Al caminar o cruzar la calle, evita utilizar el celular, ya que la distracción reduce la atención sobre vehículos, motociclistas y otros peligros. Si la llamada es realmente urgente, lo mejor es detenerte en un lugar seguro.
En restaurantes, transporte público, salones de belleza, bodas y funerales, procura mantener el teléfono en silencio y evitar conversaciones que puedan incomodar a quienes están alrededor. Si necesitas contestar, aléjate a un sitio privado o espera hasta que sea apropiado.
También es recomendable evitar llamadas durante entrevistas de trabajo y en espacios de trabajo compartido, donde toda la atención debe estar en la actividad que se realiza y en respetar la concentración de los demás.
En hospitales, sigue las indicaciones del establecimiento y utiliza el teléfono únicamente en las áreas permitidas.
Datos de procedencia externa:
From an optimization exercise on the open Yosys and OpenROAD flow, aimed at small area; shortcuts taken in it are not production practice. RTL that was checked went through simulation tests only; none was proved equivalent to the original.

onyx:
==> flow/design.v <==
`timescale 1ns / 1ps
module display(
	input [3:0] number,
	output reg [6:0] seg
	);
	always @* begin
		case(number)
			0: seg = 7'b1000000;
			1: seg = 7'b1111001;
			2: seg = 7'b0100100;
			3: seg = 7'b0110000;
			4: seg = 7'b0011001;
			5: seg = 7'b0010010;
			6: seg = 7'b0000010;
			7: seg = 7'b1111000;
			8: seg = 7'b0000000;
			9: seg = 7'b0010000;
			default: seg = 7'b1111111;  
		endcase
	end
endmodule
Algunos dispositivos médicos pueden verse afectados por interferencias electromagnéticas, por lo que es importante respetar las restricciones.
Un caso especialmente importante es cuando manejas: el celular puede convertirse en una distracción peligrosa. Lo más seguro es no utilizarlo mientras conduces; si necesitas atender una llamada, hazlo únicamente mediante un sistema de manos libres y sin manipular el teléfono.
Finalmente, los baños públicos tampoco son el mejor lugar para hacer llamadas. Además de la cuestión de etiqueta, el teléfono puede entrar en contacto con microorganismos presentes en estas instalaciones.
La regla general es sencilla: si usar el celular disminuye tu atención, pone en riesgo tu seguridad o incomoda a otras personas, espera y haz la llamada en un momento y lugar adecuados.